Si tratta di un’iniziazione in quanto anche per i bambini, ad esempio, la slot assume un suono differente ed ipnotico, a seconda delle combinazioni! Man mano introdurranno anche delle baby video lottery in cui sarà la velocità ad avere il primato e l’impulso alla soddisfazione immediata sarà sempre più accellerato.
Questo è uno scorcio di quella lotta impari che continuiamo a sostenere insieme a tanti che nel territorio nazionale stanno fronteggiando da anni l’epidemia del gioco d’azzardo.

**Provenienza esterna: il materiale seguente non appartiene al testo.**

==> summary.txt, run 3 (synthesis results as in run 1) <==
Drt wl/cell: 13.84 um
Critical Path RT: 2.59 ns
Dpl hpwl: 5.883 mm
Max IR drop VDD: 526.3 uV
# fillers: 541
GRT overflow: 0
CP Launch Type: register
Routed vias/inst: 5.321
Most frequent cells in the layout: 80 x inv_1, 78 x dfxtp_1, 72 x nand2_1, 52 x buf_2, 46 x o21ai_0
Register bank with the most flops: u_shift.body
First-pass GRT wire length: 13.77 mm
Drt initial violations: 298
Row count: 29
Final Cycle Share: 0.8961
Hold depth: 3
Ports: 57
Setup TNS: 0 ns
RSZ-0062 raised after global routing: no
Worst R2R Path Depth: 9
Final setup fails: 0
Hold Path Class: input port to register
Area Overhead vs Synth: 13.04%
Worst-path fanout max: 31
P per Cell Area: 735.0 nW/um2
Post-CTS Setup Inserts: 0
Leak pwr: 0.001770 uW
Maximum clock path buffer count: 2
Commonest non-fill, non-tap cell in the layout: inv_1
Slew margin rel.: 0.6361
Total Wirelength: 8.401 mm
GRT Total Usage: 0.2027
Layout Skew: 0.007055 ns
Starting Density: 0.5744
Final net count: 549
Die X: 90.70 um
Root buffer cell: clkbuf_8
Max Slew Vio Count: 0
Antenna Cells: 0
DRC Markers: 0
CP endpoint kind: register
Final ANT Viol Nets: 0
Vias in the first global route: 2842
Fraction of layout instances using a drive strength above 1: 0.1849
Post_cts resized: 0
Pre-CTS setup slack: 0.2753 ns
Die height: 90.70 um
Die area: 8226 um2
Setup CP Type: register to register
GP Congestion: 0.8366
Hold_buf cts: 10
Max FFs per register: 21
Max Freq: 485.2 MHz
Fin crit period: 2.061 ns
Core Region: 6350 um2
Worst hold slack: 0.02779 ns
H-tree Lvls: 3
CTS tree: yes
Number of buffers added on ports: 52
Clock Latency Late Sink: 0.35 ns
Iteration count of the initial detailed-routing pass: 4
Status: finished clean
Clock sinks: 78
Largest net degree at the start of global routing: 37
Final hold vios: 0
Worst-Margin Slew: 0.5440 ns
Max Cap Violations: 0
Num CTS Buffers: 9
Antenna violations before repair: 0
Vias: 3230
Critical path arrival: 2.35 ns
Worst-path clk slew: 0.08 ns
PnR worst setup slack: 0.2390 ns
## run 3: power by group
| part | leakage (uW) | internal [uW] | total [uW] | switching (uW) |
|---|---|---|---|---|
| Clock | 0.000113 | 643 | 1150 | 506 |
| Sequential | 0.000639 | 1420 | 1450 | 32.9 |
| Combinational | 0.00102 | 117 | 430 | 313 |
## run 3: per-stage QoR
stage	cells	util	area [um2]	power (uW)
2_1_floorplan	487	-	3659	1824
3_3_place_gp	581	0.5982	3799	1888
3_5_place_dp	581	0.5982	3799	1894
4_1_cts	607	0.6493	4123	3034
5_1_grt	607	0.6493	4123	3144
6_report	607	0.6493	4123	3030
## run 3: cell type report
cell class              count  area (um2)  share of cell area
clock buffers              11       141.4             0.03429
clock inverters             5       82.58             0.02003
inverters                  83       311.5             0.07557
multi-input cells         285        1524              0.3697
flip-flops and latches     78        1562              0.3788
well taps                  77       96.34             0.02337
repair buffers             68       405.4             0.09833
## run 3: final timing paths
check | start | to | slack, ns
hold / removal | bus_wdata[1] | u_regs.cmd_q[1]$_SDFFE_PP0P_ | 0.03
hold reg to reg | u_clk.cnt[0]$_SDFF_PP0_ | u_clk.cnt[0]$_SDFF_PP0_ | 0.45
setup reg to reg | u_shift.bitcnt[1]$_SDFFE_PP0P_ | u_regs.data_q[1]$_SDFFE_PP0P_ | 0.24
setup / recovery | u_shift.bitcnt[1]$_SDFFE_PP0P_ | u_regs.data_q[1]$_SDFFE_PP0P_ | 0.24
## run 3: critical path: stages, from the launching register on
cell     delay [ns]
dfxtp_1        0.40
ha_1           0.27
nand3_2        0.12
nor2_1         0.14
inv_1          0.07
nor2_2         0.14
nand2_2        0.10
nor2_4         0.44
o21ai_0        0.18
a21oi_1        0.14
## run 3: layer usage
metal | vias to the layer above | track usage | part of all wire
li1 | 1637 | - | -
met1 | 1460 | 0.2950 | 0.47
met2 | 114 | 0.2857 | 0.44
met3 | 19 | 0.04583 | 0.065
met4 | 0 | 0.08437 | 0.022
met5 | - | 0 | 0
===== src/rtl/adc_seq_pkg.sv =====
package adc_seq_pkg;

   typedef enum logic [2:0] {
      SQ_IDLE   = 3'd0,
      SQ_ZERO   = 3'd1,
      SQ_CONV   = 3'd2,
      SQ_READ   = 3'd3,
      SQ_DOWN   = 3'd4,
      SQ_RWAIT  = 3'd5,
      SQ_RFLUSH = 3'd6
   } seq_state_t;

   // cycles needed to cover a span given in nanoseconds at a clock in kHz
   function automatic int ns_to_cyc(input int clk_khz, input int span_ns);
      longint prod;
      prod = longint'(clk_khz) * longint'(span_ns);
      return int'((prod + 64'd999_999) / 64'd1_000_000);
   endfunction

   function automatic int max2(input int a, input int b);
      return (a > b) ? a : b;
   endfunction

endpackage


===== src/rtl/adc_seq_sync.sv =====
module adc_seq_sync #(
   parameter int STAGES = 2
) (
   input  logic clk,
   input  logic rst_n,
   input  logic d_i,
   output logic q_o
);

   generate
      if (STAGES == 0) begin : g_pass
         assign q_o = d_i;
      end else begin : g_chain
         logic [STAGES-1:0] chain_q;
         always_ff @(posedge clk or negedge rst_n) begin
            if (!rst_n) chain_q <= '0;
            else if (STAGES == 1) chain_q <= d_i;
            else chain_q <= {chain_q[STAGES-2:0], d_i};
         end
         assign q_o = chain_q[STAGES-1];
      end
   endgenerate

endmodule


===== src/rtl/adc_seq_timer.sv =====
module adc_seq_timer #(
   parameter int CNT_W = 12
) (
   input  logic             clk,
   input  logic             rst_n,
   input  logic             load_i,
   input  logic [CNT_W-1:0] val_i,
   output logic             zero_o
);

   logic [CNT_W-1:0] cnt_q;

   always_ff @(posedge clk or negedge rst_n) begin
      if (!rst_n)            cnt_q <= '0;
      else if (load_i)       cnt_q <= val_i;
      else if (cnt_q != '0)  cnt_q <= cnt_q - 1'b1;
   end

   assign zero_o = (cnt_q == '0);

   AST_TMR_LOAD_TAKES: assert property (@(posedge clk) disable iff (!rst_n)
      load_i |=> (cnt_q == $past(val_i)));

endmodule


===== src/rtl/adc_seq_sclk.sv =====
module adc_seq_sclk #(
   parameter int HALF_CYC = 25,
   parameter int NBITS    = 8
) (
   input  logic clk,
   input  logic rst_n,
   input  logic run_i,
   output logic sclk_o,
   output logic rise_o,
   output logic last_fall_o
);

   localparam int HW = (HALF_CYC > 1) ? $clog2(HALF_CYC) : 1;
   localparam int PW = $clog2(NBITS + 1);
   localparam logic [HW-1:0] HRELOAD = HW'(HALF_CYC - 1);
   localparam logic [PW-1:0] PLAST   = PW'(NBITS);

   logic [HW-1:0] hcnt_q;
   logic [PW-1:0] pcnt_q;
   logic          lvl_q;
   logic          tick;

   assign tick = run_i && (hcnt_q == '0);

   always_ff @(posedge clk or negedge rst_n) begin
      if (!rst_n) begin
         hcnt_q <= HRELOAD;
         pcnt_q <= '0;
         lvl_q  <= 1'b0;
      end else if (!run_i) begin
         hcnt_q <= HRELOAD;
         pcnt_q <= '0;
         lvl_q  <= 1'b0;
      end else if (tick) begin
         hcnt_q <= HRELOAD;
         lvl_q  <= ~lvl_q;
         if (!lvl_q) pcnt_q <= pcnt_q + 1'b1;
      end else begin
         hcnt_q <= hcnt_q - 1'b1;
      end
   end

   assign sclk_o      = lvl_q & run_i;
   assign rise_o      = tick & ~lvl_q;
   assign last_fall_o = tick & lvl_q & (pcnt_q == PLAST);

   AST_PULSE_BOUND: assert property (@(posedge clk) disable iff (!rst_n)
      pcnt_q <= PLAST);
   AST_NO_NINTH_RISE: assert property (@(posedge clk) disable iff (!rst_n)
      rise_o |-> (pcnt_q < PLAST));
   AST_IDLE_LOW: assert property (@(posedge clk) disable iff (!rst_n)
      !run_i |-> !sclk_o);

endmodule


===== src/rtl/adc_seq_capture.sv =====
module adc_seq_capture #(
   parameter int DATA_W = 8
) (
   input  logic              clk,
   input  logic              rst_n,
   input  logic              shift_i,
   input  logic              bit_i,
   input  logic              fin_i,
   output logic [DATA_W-1:0] result_o,
   output logic              done_o
);

   logic [DATA_W-1:0] sh_q;
   logic [DATA_W-1:0] res_q;
   logic              done_q;

   always_ff @(posedge clk or negedge rst_n) begin
      if (!rst_n)       sh_q <= '0;
      else if (shift_i) sh_q <= {sh_q[DATA_W-2:0], bit_i};
   end

   always_ff @(posedge clk or negedge rst_n) begin
      if (!rst_n) begin
         res_q  <= '0;
         done_q <= 1'b0;
      end else begin
         done_q <= fin_i;
         if (fin_i) res_q <= sh_q;
      end
   end

   assign result_o = res_q;
   assign done_o   = done_q;

   AST_RESULT_HELD: assert property (@(posedge clk) disable iff (!rst_n)
      !fin_i |=> $stable(res_q));
   AST_NO_SHIFT_AT_FIN: assert property (@(posedge clk) disable iff (!rst_n)
      fin_i |-> !shift_i);

endmodule


===== src/rtl/adc_seq_top.sv =====
module adc_seq_top
   import adc_seq_pkg::*;
#(
   parameter int CLK_KHZ       = 100_000,
   parameter int DATA_W        = 8,
   parameter int START_HI_CYC  = 100,
   parameter int CONV_WAIT_CYC = 3500,
   parameter int HALF_CYC      = 25,
   parameter int SYNC_STAGES   = 2
) (
   input  logic              clk,
   input  logic              rst_n,
   input  logic              start_req,
   input  logic              sleep_req,
   input  logic              sdata_i,
   output logic              cnv_o,
   output logic              sclk_o,
   output logic              pwrdn_o,
   output logic [DATA_W-1:0] result_o,
   output logic              done_o,
   output logic              busy_o
);

   localparam int MIN_START = ns_to_cyc(CLK_KHZ, 1_000);
   localparam int MIN_CONV  = ns_to_cyc(CLK_KHZ, 35_000);
   localparam int MIN_HALF  = ns_to_cyc(CLK_KHZ, 250);
   localparam int TMR_MAX   = max2(START_HI_CYC, CONV_WAIT_CYC);
   localparam int TMR_W     = $clog2(TMR_MAX + 1);
   localparam logic [TMR_W-1:0] START_LD = TMR_W'(START_HI_CYC - 1);
   localparam logic [TMR_W-1:0] CONV_LD  = TMR_W'(CONV_WAIT_CYC - 1);

   // elaboration-time parameter checks
   generate
      if (START_HI_CYC < MIN_START) begin : g_bad_start
         $error("START_HI_CYC below 1 us autozero minimum");
      end
      if (CONV_WAIT_CYC < MIN_CONV) begin : g_bad_conv
         $error("CONV_WAIT_CYC below 35 us conversion time");
      end
      if (HALF_CYC < MIN_HALF) begin : g_bad_half
         $error("HALF_CYC gives a serial clock above 2 MHz");
      end
      if (SYNC_STAGES >= HALF_CYC) begin : g_bad_sync
         $error("SYNC_STAGES must be shorter than a clock half period");
      end
      if (DATA_W < 2) begin : g_bad_width
         $error("DATA_W must be at least 2");
      end
   endgenerate

   seq_state_t st_q, st_d;
   logic       abort_q;
   logic       tmr_load;
   logic [TMR_W-1:0] tmr_val;
   logic       tmr_zero;
   logic       sd_sync;
   logic       run;
   logic       rise;
   logic       last_fall;
   logic       fin;

   adc_seq_sync #(.STAGES(SYNC_STAGES)) i_sync (
      .clk   (clk),
      .rst_n (rst_n),
      .d_i   (sdata_i),
      .q_o   (sd_sync)
   );

   adc_seq_timer #(.CNT_W(TMR_W)) i_timer (
      .clk    (clk),
      .rst_n  (rst_n),
      .load_i (tmr_load),
      .val_i  (tmr_val),
      .zero_o (tmr_zero)
   );

   assign run = (st_q == SQ_READ) || (st_q == SQ_RFLUSH);

   adc_seq_sclk #(.HALF_CYC(HALF_CYC), .NBITS(DATA_W)) i_sclk (
      .clk         (clk),
      .rst_n       (rst_n),
      .run_i       (run),
      .sclk_o      (sclk_o),
      .rise_o      (rise),
      .last_fall_o (last_fall)
   );

   adc_seq_capture #(.DATA_W(DATA_W)) i_cap (
      .clk      (clk),
      .rst_n    (rst_n),
      .shift_i  (rise && (st_q == SQ_READ) && !sleep_req),
      .bit_i    (sd_sync),
      .fin_i    (fin),
      .result_o (result_o),
      .done_o   (done_o)
   );

   always_comb begin
      st_d     = st_q;
      tmr_load = 1'b0;
      tmr_val  = '0;
      fin      = 1'b0;
      if (sleep_req) begin
         st_d = SQ_DOWN;
      end else begin
         unique case (st_q)
            SQ_IDLE: if (start_req) begin
               st_d     = SQ_ZERO;
               tmr_load = 1'b1;
               tmr_val  = START_LD;
            end
            SQ_ZERO: if (tmr_zero) begin
               st_d     = SQ_CONV;
               tmr_load = 1'b1;
               tmr_val  = CONV_LD;
            end
            SQ_CONV: if (tmr_zero) st_d = SQ_READ;
            SQ_READ: if (last_fall) begin
               st_d = SQ_IDLE;
               fin  = 1'b1;
            end
            SQ_DOWN: begin
               if (abort_q) begin
                  st_d     = SQ_RWAIT;
                  tmr_load = 1'b1;
                  tmr_val  = CONV_LD;
               end else begin
                  st_d = SQ_IDLE;
               end
            end
            SQ_RWAIT:  if (tmr_zero) st_d = SQ_RFLUSH;
            SQ_RFLUSH: if (last_fall) st_d = SQ_IDLE;
            default:   st_d = SQ_IDLE;
         endcase
      end
   end

   always_ff @(posedge clk or negedge rst_n) begin
      if (!rst_n) begin
         st_q    <= SQ_IDLE;
         abort_q <= 1'b0;
      end else begin
         st_q <= st_d;
         if (sleep_req && (st_q != SQ_IDLE) && (st_q != SQ_DOWN))
            abort_q <= 1'b1;
         else if ((st_q == SQ_DOWN) && !sleep_req)
            abort_q <= 1'b0;
      end
   end

   assign cnv_o   = (st_q == SQ_ZERO);
   assign pwrdn_o = (st_q == SQ_DOWN);
   assign busy_o  = (st_q != SQ_IDLE);

   AST_CLK_QUIET_IN_CONV: assert property (@(posedge clk) disable iff (!rst_n)
      (st_q == SQ_CONV) |-> !sclk_o);
   AST_START_LOW_WHILE_CLOCKING: assert property (@(posedge clk) disable iff (!rst_n)
      sclk_o |-> !cnv_o);
   AST_START_ONLY_FROM_IDLE: assert property (@(posedge clk) disable iff (!rst_n)
      $rose(cnv_o) |-> ($past(start_req) && !$past(busy_o)));
   AST_DONE_SINGLE: assert property (@(posedge clk) disable iff (!rst_n)
      done_o |=> !done_o);
   AST_DONE_ENDS_BUSY: assert property (@(posedge clk) disable iff (!rst_n)
      done_o |-> !busy_o);
   AST_SLEEP_QUIET: assert property (@(posedge clk) disable iff (!rst_n)
      pwrdn_o |-> (!sclk_o && !cnv_o));
   AST_SLEEP_TAKES: assert property (@(posedge clk) disable iff (!rst_n)
      sleep_req |=> pwrdn_o);
   AST_NO_DONE_AFTER_ABORT: assert property (@(posedge clk) disable iff (!rst_n)
      pwrdn_o |=> !done_o);
   AST_RECOVERY_NO_START: assert property (@(posedge clk) disable iff (!rst_n)
      (st_q == SQ_RWAIT) |-> (!cnv_o && !sclk_o));

endmodule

Ci rendiamo conto che la prevenzione comincia con la promozione della salute e quindi con la partecipazione a tavoli di pianificazione urbanistica e di servizi territoriali. Si pensi, ad esempio, all’importanza di un parco giochi in ogni quartiere della Città o a isole pedonali e piste ciclabili in cui ritrovarsi per fare sport o condividere una passeggiata. Così come alla promozione della cultura della bellezza, dell’arte e dello spettacolo, o il favorire l’espressione e la risonanza creativa. Sono tutti luoghi che favoriscono la crescita ed il ben-essere dell’anima.
Gioco e realtà non coincidono, bisogna piuttosto favorire lo spazio per recuperare espressione libera e spontanea, capacità d’interazione non rigorosamente strutturata, a partire dal mondo scolastico. Tristemente l’inizio della scolarizzazione viene percepito come la fine del gioco spontaneo e questo di fatto non corrisponde a verità pedagogica. Donald Woods Winnicott, illustre pediatra e psicoanalista del secolo scorso, ci ricorderebbe che attraverso il gioco il bambino impara a simbolizzare e a costruire, il legame con l’altro, cioè a stare in relazione trovando un suo spazio di vita in questo mondo.
Nel mentre che si avvia la conversazione nel nostro Rione di Danisinni, a Palermo, sta nascendo una fattoria sociale, luogo di incontro e di dialogo tra la gente e, in questi giorni, finalmente: il parco giochi!